Killing ET.

The intent in such cases is not to punish the animal, especially since said animal will never form any intellectual connection between its offense and its execution. It won’t even understand the fact that it’s being killed, let alone why.

The intent is to merely to eliminate an ongoing threat to humans in the area, since an animal that has killed humans is likely to do so again. It’s analogous to cutting down a dead tree that has large, decaying branches overhanging your house.

I wonder if any of this legal wrangling could apply to other creatures, possibly cyborgs, or even clones? Would a human clone be a fully lawful entity, or could something along the line of clone farms for transplants develop as in the movie Parts; the Clonus Horror?

I’ve heard that scientists have, in fact, already created human clones, and that one of these scientists has been arrested for shoving a clone off a building to its death.
Apparently, the scientist became enraged when the clone swore at him, and made rude gestures.
I use the term “its” because the arrested scientist plans to use the “clones aren’t human and therefore cannot be murdered” defense.

Won’t he be surprised when he finds out he’s been arrested, not for murder, but for making an obscene clone fall?

golf clap

The alien might be intelligent, but not conscious—as in, doesn’t have any sort of subjective experience whatsoever. Since morality is often based on the notion of suffering, or at least, of deprivation of pleasure, but the alien doesn’t have the capacity for either, what would the verdict then be? Is it OK to hurt something that doesn’t feel pain? Even murder it?

My personal opinion would have to include the amount of legs or tentacles. But if the bug eyed monster is actually expired, it gets taken for an autopsy, and then the feds show up and it never gets seen again, which is about the extent of it ever being seen by the supremes.

Polite enquiries by Rigellian battle cruisers , about their ambassador is someone else’s problem

This is an older (and funnier, IMHO) thread on the same topic. :slight_smile:

That’s why you buy the Sports Pac (formerly Sportsman pack). Then you get license and tags for just about everything.

There are severely damaged people who fit this description. Don’t they have rights?

Well, excuuuuuuuuse me! I spent almost an hour on a crowded bus tapping out that clone fall joke!

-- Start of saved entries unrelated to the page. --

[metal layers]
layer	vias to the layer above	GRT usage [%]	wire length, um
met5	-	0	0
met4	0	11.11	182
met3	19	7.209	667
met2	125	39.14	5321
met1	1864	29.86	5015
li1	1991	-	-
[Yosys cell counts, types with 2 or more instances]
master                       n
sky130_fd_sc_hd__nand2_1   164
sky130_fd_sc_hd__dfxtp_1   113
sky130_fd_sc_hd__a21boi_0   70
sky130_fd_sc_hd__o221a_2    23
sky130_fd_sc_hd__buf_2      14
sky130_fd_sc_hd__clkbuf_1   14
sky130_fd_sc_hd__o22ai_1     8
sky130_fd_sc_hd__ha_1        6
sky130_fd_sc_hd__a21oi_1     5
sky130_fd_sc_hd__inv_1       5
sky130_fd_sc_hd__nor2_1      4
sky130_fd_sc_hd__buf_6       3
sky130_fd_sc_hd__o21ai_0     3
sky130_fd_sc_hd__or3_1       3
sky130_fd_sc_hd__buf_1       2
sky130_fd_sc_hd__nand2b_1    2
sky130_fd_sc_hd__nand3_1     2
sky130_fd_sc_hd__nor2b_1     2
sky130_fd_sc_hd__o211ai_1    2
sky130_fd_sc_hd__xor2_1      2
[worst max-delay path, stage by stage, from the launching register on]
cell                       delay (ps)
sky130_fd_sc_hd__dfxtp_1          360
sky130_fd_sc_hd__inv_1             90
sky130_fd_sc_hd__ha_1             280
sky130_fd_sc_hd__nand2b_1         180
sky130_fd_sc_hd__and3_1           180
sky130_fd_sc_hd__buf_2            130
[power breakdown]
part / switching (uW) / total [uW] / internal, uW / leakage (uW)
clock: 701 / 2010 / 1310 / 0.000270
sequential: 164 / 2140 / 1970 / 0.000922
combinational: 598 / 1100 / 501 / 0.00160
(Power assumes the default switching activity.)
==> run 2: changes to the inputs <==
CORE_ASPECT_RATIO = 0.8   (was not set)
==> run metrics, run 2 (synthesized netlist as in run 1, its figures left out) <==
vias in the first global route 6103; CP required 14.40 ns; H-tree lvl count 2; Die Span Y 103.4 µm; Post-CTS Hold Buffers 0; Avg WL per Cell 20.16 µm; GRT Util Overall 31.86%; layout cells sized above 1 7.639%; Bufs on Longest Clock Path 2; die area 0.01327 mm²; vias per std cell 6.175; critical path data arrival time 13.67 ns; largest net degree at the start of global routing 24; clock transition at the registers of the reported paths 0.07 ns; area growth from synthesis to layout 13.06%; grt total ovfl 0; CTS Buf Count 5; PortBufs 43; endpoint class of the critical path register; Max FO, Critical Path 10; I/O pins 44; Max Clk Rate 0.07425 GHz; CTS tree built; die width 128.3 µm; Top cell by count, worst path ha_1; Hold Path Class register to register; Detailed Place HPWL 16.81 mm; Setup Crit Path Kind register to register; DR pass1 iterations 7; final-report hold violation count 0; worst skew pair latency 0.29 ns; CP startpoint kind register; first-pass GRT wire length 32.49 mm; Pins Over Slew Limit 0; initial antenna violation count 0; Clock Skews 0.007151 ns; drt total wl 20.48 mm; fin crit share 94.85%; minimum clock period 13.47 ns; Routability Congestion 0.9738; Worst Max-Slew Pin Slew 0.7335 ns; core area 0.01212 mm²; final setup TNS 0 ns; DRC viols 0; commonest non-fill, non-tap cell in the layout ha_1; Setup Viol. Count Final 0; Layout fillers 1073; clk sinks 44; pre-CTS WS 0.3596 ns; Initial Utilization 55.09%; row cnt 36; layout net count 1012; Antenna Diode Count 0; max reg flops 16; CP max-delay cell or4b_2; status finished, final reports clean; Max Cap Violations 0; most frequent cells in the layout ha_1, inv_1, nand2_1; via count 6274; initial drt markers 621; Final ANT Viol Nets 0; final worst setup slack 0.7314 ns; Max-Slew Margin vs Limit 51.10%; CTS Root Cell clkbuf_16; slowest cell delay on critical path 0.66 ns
## src/rtl/mips_fetch_pkg.sv

```systemverilog
// Shared fetch-stage definitions: reset/exception vectors, FSM encoding, redirect causes.
package mips_fetch_pkg;

    localparam logic [31:0] RESET_PC_DEF = 32'hBFC0_0000;
    localparam logic [31:0] EXC_VEC_DEF  = 32'hBFC0_0380;

    typedef enum logic [1:0] {
        ST_IDLE,
        ST_FETCH,
        ST_WAIT,
        ST_HOLD
    } fetch_state_t;

    // Ordered so that a numerically larger cause has higher redirect priority.
    typedef enum logic [1:0] {
        CAUSE_NONE,
        CAUSE_BR,
        CAUSE_ERET,
        CAUSE_EXC
    } redir_cause_t;

    function automatic redir_cause_t redir_cause(input logic exc, input logic eret, input logic br);
        redir_cause_t c;
        c = CAUSE_NONE;
        if (exc)       c = CAUSE_EXC;
        else if (eret) c = CAUSE_ERET;
        else if (br)   c = CAUSE_BR;
        return c;
    endfunction

endpackage

```

## src/rtl/pc_fetch_ctrl_if.sv

```systemverilog
// SRAM-like instruction bus: one request handshake (req/addr_ok) and one data return (data_ok).
interface pc_fetch_ctrl_if #(
    parameter int ADDR_W = 32
);
    logic              inst_req;
    logic [ADDR_W-1:0] inst_addr;
    logic              inst_addr_ok;
    logic              inst_data_ok;
    logic [31:0]       inst_rdata;

    modport master (
        output inst_req, inst_addr,
        input  inst_addr_ok, inst_data_ok, inst_rdata
    );

    modport slave (
        input  inst_req, inst_addr,
        output inst_addr_ok, inst_data_ok, inst_rdata
    );
endinterface

```

## src/rtl/fetch_buf.sv

```systemverilog
// One-entry {valid, pc, inst, adel} buffer between fetch and IF/ID.
// Load is visible the cycle after; flush beats load beats consume.
module fetch_buf #(
    parameter int ADDR_W = 32
) (
    input  logic              clk,
    input  logic              rst,
    input  logic              load,
    input  logic              flush,
    input  logic              consume,
    input  logic [ADDR_W-1:0] load_pc,
    input  logic [31:0]       load_inst,
    input  logic              load_adel,
    output logic              valid,
    output logic [ADDR_W-1:0] pc,
    output logic [31:0]       inst,
    output logic              adel
);

    always_ff @(posedge clk or posedge rst) begin
        if (rst) begin
            valid <= 1'b0;
            pc    <= '0;
            inst  <= '0;
            adel  <= 1'b0;
        end else if (flush) begin
            valid <= 1'b0;
            adel  <= 1'b0;
        end else if (load) begin
            valid <= 1'b1;
            pc    <= load_pc;
            inst  <= load_inst;
            adel  <= load_adel;
        end else if (consume) begin
            valid <= 1'b0;
            adel  <= 1'b0;
        end
    end

endmodule

```

## src/rtl/pc_fetch_ctrl.sv

```systemverilog
// Fetch sequencer: owns the PC, selects next PC, runs one outstanding instruction-bus request.
// Instruction appears in the output buffer one cycle after data_ok; stall_i holds it and blocks refill.
module pc_fetch_ctrl
    import mips_fetch_pkg::*;
#(
    parameter int                ADDR_W   = 32,
    parameter logic [ADDR_W-1:0] RESET_PC = ADDR_W'(RESET_PC_DEF),
    parameter logic [ADDR_W-1:0] EXC_VEC  = ADDR_W'(EXC_VEC_DEF)
) (
    input  logic              clk,
    input  logic              rst,
    input  logic              stall_i,
    input  logic              exc_i,
    input  logic              eret_i,
    input  logic [ADDR_W-1:0] epc_i,
    input  logic              br_i,
    input  logic [ADDR_W-1:0] br_target_i,
    pc_fetch_ctrl_if.master   bus,
    output logic              if_valid,
    output logic [ADDR_W-1:0] if_pc,
    output logic [31:0]       if_inst,
    output logic              if_adel
);

    fetch_state_t      state, state_n;
    logic [ADDR_W-1:0] pc, pc_n;
    logic [ADDR_W-1:0] redir_pc, redir_pc_n;
    logic              redir_pend, redir_pend_n;
    redir_cause_t      pend_cause, pend_cause_n;

    redir_cause_t      cause;
    logic              redir;
    logic              take_new;
    logic [ADDR_W-1:0] target;
    logic              aligned;
    logic              can_issue;
    logic              buf_load;
    logic              buf_adel;

    assign cause     = redir_cause(exc_i, eret_i, br_i);
    assign redir     = (cause != CAUSE_NONE);
    assign take_new  = redir && (!redir_pend || (cause >= pend_cause));
    assign aligned   = (pc[1:0] == 2'b00);
    // The buffer must be empty or draining this cycle before new data may land in it.
    assign can_issue = !if_valid || !stall_i;

    always_comb begin
        target = br_target_i;
        if (exc_i)       target = EXC_VEC;
        else if (eret_i) target = epc_i;
    end

    assign bus.inst_addr = pc;
    assign bus.inst_req  = (state == ST_FETCH) && aligned && can_issue;

    always_ff @(posedge clk or posedge rst) begin
        if (rst) begin
            state      <= ST_IDLE;
            pc         <= RESET_PC;
            redir_pc   <= '0;
            redir_pend <= 1'b0;
            pend_cause <= CAUSE_NONE;
        end else begin
            state      <= state_n;
            pc         <= pc_n;
            redir_pc   <= redir_pc_n;
            redir_pend <= redir_pend_n;
            pend_cause <= pend_cause_n;
        end
    end

    always_comb begin
        state_n      = state;
        pc_n         = pc;
        redir_pc_n   = redir_pc;
        redir_pend_n = redir_pend;
        pend_cause_n = pend_cause;
        buf_load     = 1'b0;
        buf_adel     = 1'b0;
        unique case (state)
            ST_IDLE: begin
                state_n = ST_FETCH;
                if (redir) pc_n = target;
            end
            ST_FETCH: begin
                if (bus.inst_req && bus.inst_addr_ok) begin
                    state_n = ST_WAIT;
                    // Accepted request: its data must still be drained before redirecting.
                    if (redir) begin
                        redir_pend_n = 1'b1;
                        redir_pc_n   = target;
                        pend_cause_n = cause;
                    end
                end else if (redir) begin
                    pc_n = target;
                end else if (!aligned && can_issue) begin
                    buf_load = 1'b1;
                    buf_adel = 1'b1;
                    state_n  = ST_HOLD;
                end
            end
            ST_WAIT: begin
                if (take_new) begin
                    redir_pend_n = 1'b1;
                    redir_pc_n   = target;
                    pend_cause_n = cause;
                end
                if (bus.inst_data_ok) begin
                    if (redir_pend || redir) begin
                        pc_n         = take_new ? target : redir_pc;
                        redir_pend_n = 1'b0;
                        pend_cause_n = CAUSE_NONE;
                        state_n      = ST_FETCH;
                    end else begin
                        buf_load = 1'b1;
                        pc_n     = pc + ADDR_W'(4);
                        state_n  = stall_i ? ST_HOLD : ST_FETCH;
                    end
                end
            end
            ST_HOLD: begin
                // A misaligned PC parks here until something redirects it.
                if (redir) begin
                    pc_n    = target;
                    state_n = ST_FETCH;
                end else if (!stall_i && aligned) begin
                    state_n = ST_FETCH;
                end
            end
            default: state_n = ST_IDLE;
        endcase
    end

    fetch_buf #(.ADDR_W(ADDR_W)) u_buf (
        .clk       (clk),
        .rst       (rst),
        .load      (buf_load),
        .flush     (redir),
        .consume   (if_valid && !stall_i),
        .load_pc   (pc),
        .load_inst (buf_adel ? 32'h0 : bus.inst_rdata),
        .load_adel (buf_adel),
        .valid     (if_valid),
        .pc        (if_pc),
        .inst      (if_inst),
        .adel      (if_adel)
    );

endmodule
```

## src/flat_wrapper.sv

```systemverilog
// flat-port wrapper written by rule: the top's interface ports become plain ports
module pc_fetch_ctrl_flat import mips_fetch_pkg::*;
#(
    parameter int                ADDR_W   = 32,
    parameter logic [ADDR_W-1:0] RESET_PC = ADDR_W'(RESET_PC_DEF),
    parameter logic [ADDR_W-1:0] EXC_VEC  = ADDR_W'(EXC_VEC_DEF)
)
  (clk, rst, stall_i, exc_i, eret_i, epc_i, br_i, br_target_i, if_valid, if_pc, if_inst, if_adel, bus_inst_req, bus_inst_addr, bus_inst_addr_ok, bus_inst_data_ok, bus_inst_rdata);
  pc_fetch_ctrl_if #(.ADDR_W(ADDR_W)) bus_i ();
  input  logic clk;
  input  logic rst;
  input  logic stall_i;
  input  logic exc_i;
  input  logic eret_i;
  input  logic [ADDR_W-1:0] epc_i;
  input  logic br_i;
  input  logic [ADDR_W-1:0] br_target_i;
  output logic if_valid;
  output logic [ADDR_W-1:0] if_pc;
  output logic [31:0] if_inst;
  output logic if_adel;
  output wire logic [$bits(bus_i.inst_req)-1:0] bus_inst_req;
  output wire logic [$bits(bus_i.inst_addr)-1:0] bus_inst_addr;
  input wire logic [$bits(bus_i.inst_addr_ok)-1:0] bus_inst_addr_ok;
  input wire logic [$bits(bus_i.inst_data_ok)-1:0] bus_inst_data_ok;
  input wire logic [$bits(bus_i.inst_rdata)-1:0] bus_inst_rdata;
  assign bus_inst_req = bus_i.inst_req;
  assign bus_inst_addr = bus_i.inst_addr;
  assign bus_i.inst_addr_ok = bus_inst_addr_ok;
  assign bus_i.inst_data_ok = bus_inst_data_ok;
  assign bus_i.inst_rdata = bus_inst_rdata;
  pc_fetch_ctrl #(.ADDR_W(ADDR_W), .RESET_PC(RESET_PC), .EXC_VEC(EXC_VEC)) u_core (.clk(clk), .rst(rst), .stall_i(stall_i), .exc_i(exc_i), .eret_i(eret_i), .epc_i(epc_i), .br_i(br_i), .br_target_i(br_target_i), .bus(bus_i), .if_valid(if_valid), .if_pc(if_pc), .if_inst(if_inst), .if_adel(if_adel));
endmodule
```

Suppose the killer simply thinks that it’s some strange and threatening animal, but authorities know otherwise either before or after the fact.

Or suppose the killer recognizes that it’s an alien, sees some gesture as frightening, and “stands his ground”.

Thinking about it, that’s an interesting story idea. Some place like Florida refuses to prosecute because the person at least claims to have been genuinely fearful and standing his or her ground, and because of this we’re faced with interplanetary war.

Everyone using State Fish and Game Laws seem to be ignoring the fact that I can kill mice and rats without license nor tag.

Xenomorph season! Predator season!

Sounds like it’d be a bad day for vermin!

https://appfiction.net/2016/05/27/a-bad-day-for-vermin-by-keith-laumer-read-time-10mins/

Correct. Many species can be killed without a license. The logic is revealing of the mindset of many posters: the thought that government allows you to do things, rather than prohibiting things.

Things that aren’t specifically illegal are legal. “Legal” is the default, not the other way around. And that’s the way it should be.

Law and Thee Multiverse, a blog by a lawyer who likes examining comic book situations from the perspective of real law, did a series on the topic. It’s not something that you can get a definite answer on because courts don’t issue definite rulings on arbitrary hypotheticals, but the gist of it is that aliens that were operating vehicles and otherwise acting intelligent would probably be considered in the same category as humans.

http://lawandthemultiverse.com/2011/01/12/non-human-intelligences-i-introduction/
http://lawandthemultiverse.com/2011/01/20/non-human-intelligences-ii-existing-law/
http://lawandthemultiverse.com/2011/02/02/non-human-intelligences-iii-categories/

1970 to 2016 is 46 years, 1930 to 1970 is 40 years, so if you would have called a silent film ‘very old’ in the 1970s I think it’s safe to call a 1970 movie ‘very old’ now. The first technicolor film was in 1935, and didn’t become popular until the 1950s, so if you would have called something from the black and white era ‘very old’ in the '90s, a 1970 film would be just as old now.